Using the listing below, retype exactly the lines starting at the one with "adder 5 x 1" and ending at the one with "nonzero test 5 bit ; lcd_char_ctrl.sv:181", and include both.

-.-.-

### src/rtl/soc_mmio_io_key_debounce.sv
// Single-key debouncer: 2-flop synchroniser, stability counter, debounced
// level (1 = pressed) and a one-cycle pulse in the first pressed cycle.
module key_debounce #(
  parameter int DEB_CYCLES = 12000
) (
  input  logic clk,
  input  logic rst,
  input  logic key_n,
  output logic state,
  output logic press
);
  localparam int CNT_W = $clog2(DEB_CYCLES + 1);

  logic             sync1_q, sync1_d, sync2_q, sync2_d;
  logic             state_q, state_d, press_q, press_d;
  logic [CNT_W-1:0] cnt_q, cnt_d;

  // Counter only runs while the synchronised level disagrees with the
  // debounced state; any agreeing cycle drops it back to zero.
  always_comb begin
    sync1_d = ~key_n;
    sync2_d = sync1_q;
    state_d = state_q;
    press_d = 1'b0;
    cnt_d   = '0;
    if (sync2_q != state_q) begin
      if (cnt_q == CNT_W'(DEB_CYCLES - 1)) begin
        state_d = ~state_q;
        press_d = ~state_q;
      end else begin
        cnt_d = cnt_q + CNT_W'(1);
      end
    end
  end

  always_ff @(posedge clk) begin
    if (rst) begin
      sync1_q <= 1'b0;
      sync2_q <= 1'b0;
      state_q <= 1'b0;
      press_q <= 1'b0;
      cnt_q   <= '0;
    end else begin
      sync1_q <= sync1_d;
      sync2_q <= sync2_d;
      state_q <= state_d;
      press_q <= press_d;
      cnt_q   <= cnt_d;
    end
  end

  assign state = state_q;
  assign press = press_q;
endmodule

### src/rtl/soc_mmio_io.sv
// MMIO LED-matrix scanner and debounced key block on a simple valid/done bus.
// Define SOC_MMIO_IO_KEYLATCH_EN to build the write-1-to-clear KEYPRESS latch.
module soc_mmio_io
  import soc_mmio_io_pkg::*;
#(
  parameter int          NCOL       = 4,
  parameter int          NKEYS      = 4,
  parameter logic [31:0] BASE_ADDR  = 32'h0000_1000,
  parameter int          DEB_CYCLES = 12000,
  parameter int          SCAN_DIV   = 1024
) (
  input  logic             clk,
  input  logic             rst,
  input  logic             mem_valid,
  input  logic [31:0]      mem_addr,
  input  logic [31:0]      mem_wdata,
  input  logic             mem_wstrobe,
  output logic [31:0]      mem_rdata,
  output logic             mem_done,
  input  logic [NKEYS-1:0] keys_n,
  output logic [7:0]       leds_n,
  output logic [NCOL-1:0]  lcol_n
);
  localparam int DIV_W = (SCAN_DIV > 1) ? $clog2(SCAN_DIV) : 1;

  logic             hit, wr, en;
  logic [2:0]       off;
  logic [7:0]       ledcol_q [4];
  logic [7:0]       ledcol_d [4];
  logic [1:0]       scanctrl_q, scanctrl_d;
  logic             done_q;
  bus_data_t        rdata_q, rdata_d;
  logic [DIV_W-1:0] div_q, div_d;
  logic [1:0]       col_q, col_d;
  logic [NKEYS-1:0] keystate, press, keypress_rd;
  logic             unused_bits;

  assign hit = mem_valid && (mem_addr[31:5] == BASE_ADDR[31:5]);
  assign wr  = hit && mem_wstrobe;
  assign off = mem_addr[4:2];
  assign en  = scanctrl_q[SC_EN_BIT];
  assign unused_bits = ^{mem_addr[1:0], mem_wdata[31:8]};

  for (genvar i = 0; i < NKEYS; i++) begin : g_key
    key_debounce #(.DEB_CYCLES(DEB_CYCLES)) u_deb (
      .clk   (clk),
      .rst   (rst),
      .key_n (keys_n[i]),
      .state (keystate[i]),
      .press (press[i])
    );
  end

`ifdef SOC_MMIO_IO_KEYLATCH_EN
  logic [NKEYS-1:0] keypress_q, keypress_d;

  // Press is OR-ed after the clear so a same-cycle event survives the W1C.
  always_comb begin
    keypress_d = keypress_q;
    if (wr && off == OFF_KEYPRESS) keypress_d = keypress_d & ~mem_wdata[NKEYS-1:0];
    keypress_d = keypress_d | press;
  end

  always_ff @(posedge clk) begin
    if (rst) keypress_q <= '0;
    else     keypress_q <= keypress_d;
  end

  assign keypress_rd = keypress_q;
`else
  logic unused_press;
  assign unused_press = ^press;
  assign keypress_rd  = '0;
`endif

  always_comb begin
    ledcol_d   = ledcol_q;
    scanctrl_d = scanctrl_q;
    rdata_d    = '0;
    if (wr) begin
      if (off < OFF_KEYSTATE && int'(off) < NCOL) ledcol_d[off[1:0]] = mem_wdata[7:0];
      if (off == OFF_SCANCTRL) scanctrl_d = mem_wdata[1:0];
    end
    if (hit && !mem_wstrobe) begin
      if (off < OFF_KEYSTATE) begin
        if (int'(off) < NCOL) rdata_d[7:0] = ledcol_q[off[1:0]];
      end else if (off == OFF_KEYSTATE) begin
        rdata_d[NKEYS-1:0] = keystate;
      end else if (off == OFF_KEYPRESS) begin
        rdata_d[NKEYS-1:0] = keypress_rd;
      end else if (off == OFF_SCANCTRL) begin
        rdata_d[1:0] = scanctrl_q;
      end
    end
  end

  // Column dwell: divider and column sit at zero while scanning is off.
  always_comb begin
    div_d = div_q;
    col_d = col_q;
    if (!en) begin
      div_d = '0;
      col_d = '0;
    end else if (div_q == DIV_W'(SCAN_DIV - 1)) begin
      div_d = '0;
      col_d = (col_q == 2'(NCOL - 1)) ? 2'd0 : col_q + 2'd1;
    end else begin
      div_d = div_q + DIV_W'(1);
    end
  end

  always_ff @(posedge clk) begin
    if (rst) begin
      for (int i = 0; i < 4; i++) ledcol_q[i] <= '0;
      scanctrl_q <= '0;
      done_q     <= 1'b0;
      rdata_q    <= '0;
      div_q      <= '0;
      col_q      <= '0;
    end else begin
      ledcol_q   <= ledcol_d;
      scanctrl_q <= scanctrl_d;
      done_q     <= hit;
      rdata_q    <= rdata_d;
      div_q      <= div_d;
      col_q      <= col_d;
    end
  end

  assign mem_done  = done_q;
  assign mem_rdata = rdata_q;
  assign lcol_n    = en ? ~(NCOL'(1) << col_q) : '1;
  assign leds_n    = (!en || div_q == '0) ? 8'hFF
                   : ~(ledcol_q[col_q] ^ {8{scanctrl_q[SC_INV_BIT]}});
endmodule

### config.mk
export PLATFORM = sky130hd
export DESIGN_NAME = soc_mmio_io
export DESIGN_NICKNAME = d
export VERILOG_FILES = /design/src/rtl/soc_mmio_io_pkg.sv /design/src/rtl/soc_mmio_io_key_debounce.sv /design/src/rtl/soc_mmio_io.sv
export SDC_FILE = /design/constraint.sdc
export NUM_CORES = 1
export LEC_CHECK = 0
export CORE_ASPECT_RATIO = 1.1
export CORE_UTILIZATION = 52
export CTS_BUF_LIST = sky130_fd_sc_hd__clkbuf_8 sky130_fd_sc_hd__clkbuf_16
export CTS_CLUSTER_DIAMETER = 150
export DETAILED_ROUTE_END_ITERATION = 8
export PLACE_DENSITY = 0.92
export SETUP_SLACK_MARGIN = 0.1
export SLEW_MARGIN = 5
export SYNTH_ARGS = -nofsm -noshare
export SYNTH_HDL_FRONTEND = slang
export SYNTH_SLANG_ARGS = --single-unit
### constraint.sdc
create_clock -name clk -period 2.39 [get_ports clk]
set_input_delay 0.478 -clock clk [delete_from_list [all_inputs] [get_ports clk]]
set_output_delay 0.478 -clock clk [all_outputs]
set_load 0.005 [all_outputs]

-.-.-

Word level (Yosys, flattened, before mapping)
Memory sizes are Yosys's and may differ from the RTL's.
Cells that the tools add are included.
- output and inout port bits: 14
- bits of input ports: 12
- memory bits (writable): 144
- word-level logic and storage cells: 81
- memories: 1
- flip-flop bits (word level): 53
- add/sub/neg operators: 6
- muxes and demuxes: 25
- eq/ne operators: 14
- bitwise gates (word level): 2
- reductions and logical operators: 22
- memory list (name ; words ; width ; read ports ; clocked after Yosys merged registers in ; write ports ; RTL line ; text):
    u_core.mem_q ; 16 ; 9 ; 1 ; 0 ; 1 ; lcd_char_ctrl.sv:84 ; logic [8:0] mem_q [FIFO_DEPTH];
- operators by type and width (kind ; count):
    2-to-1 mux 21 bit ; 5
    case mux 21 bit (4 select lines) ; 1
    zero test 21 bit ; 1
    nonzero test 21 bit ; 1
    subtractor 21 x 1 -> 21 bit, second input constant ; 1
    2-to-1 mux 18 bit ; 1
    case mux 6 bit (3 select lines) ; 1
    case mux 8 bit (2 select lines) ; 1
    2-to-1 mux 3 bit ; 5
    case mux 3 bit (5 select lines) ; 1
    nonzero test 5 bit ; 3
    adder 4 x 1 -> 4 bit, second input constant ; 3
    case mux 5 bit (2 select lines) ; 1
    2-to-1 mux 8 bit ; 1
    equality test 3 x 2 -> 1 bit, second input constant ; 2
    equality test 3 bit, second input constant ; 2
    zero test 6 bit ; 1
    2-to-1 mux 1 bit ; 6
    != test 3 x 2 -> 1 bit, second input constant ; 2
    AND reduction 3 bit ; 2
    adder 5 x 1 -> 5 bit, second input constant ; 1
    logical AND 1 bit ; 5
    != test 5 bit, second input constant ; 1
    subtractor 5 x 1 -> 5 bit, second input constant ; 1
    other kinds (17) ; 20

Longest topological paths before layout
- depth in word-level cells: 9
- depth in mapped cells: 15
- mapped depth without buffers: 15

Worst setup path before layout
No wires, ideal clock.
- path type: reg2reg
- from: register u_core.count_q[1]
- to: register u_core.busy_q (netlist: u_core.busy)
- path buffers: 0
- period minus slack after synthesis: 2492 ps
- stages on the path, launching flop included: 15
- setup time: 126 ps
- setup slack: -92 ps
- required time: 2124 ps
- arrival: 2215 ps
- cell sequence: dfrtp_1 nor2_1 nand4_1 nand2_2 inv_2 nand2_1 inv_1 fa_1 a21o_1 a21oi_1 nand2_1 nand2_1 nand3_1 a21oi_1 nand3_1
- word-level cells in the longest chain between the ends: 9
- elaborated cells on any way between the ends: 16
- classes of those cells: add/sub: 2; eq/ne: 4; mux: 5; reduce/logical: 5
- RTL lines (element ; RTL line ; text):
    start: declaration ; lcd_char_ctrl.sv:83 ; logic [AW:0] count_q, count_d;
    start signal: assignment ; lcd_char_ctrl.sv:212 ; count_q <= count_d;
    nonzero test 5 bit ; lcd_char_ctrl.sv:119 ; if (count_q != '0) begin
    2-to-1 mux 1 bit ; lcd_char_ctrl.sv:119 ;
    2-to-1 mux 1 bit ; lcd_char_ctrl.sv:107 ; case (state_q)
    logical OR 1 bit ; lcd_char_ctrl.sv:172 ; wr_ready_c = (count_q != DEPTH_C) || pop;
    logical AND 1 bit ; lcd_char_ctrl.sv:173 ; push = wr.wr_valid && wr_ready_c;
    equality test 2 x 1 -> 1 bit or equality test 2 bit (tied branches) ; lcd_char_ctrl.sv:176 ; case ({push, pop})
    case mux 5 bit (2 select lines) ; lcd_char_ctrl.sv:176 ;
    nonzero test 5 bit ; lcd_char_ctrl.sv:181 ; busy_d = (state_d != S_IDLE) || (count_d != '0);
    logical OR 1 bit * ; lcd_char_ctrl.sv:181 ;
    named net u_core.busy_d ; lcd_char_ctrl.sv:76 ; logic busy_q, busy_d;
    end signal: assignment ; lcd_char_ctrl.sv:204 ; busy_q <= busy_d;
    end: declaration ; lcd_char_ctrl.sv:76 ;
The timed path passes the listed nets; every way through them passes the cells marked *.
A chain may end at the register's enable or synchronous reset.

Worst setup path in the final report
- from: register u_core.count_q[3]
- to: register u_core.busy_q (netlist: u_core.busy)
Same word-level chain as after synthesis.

-.-.-

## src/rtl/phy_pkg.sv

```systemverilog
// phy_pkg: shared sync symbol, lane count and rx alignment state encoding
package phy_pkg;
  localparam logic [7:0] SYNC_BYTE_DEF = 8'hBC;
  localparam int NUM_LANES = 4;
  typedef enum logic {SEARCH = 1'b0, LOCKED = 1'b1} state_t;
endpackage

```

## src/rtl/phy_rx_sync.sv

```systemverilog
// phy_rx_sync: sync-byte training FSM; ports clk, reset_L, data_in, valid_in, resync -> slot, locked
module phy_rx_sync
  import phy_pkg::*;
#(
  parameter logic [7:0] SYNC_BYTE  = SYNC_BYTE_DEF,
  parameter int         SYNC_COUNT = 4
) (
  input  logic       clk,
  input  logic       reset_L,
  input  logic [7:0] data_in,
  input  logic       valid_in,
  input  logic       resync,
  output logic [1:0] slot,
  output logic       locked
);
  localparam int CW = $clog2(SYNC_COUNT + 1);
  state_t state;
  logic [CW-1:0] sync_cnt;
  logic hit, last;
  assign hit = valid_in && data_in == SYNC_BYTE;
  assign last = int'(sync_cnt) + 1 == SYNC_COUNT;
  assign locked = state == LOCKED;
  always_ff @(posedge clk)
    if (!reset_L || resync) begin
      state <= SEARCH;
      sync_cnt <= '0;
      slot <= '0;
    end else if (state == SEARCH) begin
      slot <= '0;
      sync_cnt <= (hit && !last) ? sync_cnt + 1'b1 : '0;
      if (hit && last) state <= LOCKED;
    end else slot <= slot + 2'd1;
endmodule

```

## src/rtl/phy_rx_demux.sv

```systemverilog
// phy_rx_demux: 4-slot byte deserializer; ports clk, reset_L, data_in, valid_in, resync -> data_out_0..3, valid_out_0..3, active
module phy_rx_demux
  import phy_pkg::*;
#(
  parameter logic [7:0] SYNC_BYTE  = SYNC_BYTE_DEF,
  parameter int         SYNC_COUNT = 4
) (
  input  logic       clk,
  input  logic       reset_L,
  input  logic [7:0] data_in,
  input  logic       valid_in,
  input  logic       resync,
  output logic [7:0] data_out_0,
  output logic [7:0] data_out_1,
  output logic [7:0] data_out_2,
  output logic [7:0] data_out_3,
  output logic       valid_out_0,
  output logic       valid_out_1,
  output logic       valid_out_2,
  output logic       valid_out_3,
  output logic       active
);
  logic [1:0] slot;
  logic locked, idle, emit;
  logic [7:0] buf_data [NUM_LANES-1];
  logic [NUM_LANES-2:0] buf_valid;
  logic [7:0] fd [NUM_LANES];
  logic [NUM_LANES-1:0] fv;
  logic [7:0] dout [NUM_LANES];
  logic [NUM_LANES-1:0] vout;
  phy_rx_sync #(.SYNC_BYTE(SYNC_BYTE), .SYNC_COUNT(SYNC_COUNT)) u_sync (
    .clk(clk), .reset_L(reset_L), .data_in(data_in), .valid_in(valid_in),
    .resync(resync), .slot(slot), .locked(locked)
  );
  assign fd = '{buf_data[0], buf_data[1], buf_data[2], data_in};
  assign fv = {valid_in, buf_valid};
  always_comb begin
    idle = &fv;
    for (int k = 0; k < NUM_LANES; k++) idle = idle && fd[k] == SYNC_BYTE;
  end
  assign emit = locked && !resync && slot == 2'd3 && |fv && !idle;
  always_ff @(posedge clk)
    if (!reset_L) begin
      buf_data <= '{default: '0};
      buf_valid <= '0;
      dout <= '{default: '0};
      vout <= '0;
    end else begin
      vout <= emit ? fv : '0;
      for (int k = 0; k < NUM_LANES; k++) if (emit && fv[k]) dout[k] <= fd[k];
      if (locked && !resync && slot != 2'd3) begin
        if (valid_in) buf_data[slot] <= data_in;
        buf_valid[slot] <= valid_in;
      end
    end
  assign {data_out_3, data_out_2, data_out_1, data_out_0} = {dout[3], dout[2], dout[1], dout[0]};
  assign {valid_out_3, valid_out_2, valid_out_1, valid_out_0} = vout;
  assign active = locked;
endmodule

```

-.-.-

* [Exercise result]:
    adder 5 x 1 -> 5 bit, second input constant ; 1
    logical AND 1 bit ; 5
    != test 5 bit, second input constant ; 1
    subtractor 5 x 1 -> 5 bit, second input constant ; 1
    other kinds (17) ; 20

Longest topological paths before layout
- depth in word-level cells: 9
- depth in mapped cells: 15
- mapped depth without buffers: 15

Worst setup path before layout
No wires, ideal clock.
- path type: reg2reg
- from: register u_core.count_q[1]
- to: register u_core.busy_q (netlist: u_core.busy)
- path buffers: 0
- period minus slack after synthesis: 2492 ps
- stages on the path, launching flop included: 15
- setup time: 126 ps
- setup slack: -92 ps
- required time: 2124 ps
- arrival: 2215 ps
- cell sequence: dfrtp_1 nor2_1 nand4_1 nand2_2 inv_2 nand2_1 inv_1 fa_1 a21o_1 a21oi_1 nand2_1 nand2_1 nand3_1 a21oi_1 nand3_1
- word-level cells in the longest chain between the ends: 9
- elaborated cells on any way between the ends: 16
- classes of those cells: add/sub: 2; eq/ne: 4; mux: 5; reduce/logical: 5
- RTL lines (element ; RTL line ; text):
    start: declaration ; lcd_char_ctrl.sv:83 ; logic [AW:0] count_q, count_d;
    start signal: assignment ; lcd_char_ctrl.sv:212 ; count_q <= count_d;
    nonzero test 5 bit ; lcd_char_ctrl.sv:119 ; if (count_q != '0) begin
    2-to-1 mux 1 bit ; lcd_char_ctrl.sv:119 ;
    2-to-1 mux 1 bit ; lcd_char_ctrl.sv:107 ; case (state_q)
    logical OR 1 bit ; lcd_char_ctrl.sv:172 ; wr_ready_c = (count_q != DEPTH_C) || pop;
    logical AND 1 bit ; lcd_char_ctrl.sv:173 ; push = wr.wr_valid && wr_ready_c;
    equality test 2 x 1 -> 1 bit or equality test 2 bit (tied branches) ; lcd_char_ctrl.sv:176 ; case ({push, pop})
    case mux 5 bit (2 select lines) ; lcd_char_ctrl.sv:176 ;
    nonzero test 5 bit ; lcd_char_ctrl.sv:181 ; busy_d = (state_d != S_IDLE) || (count_d != '0);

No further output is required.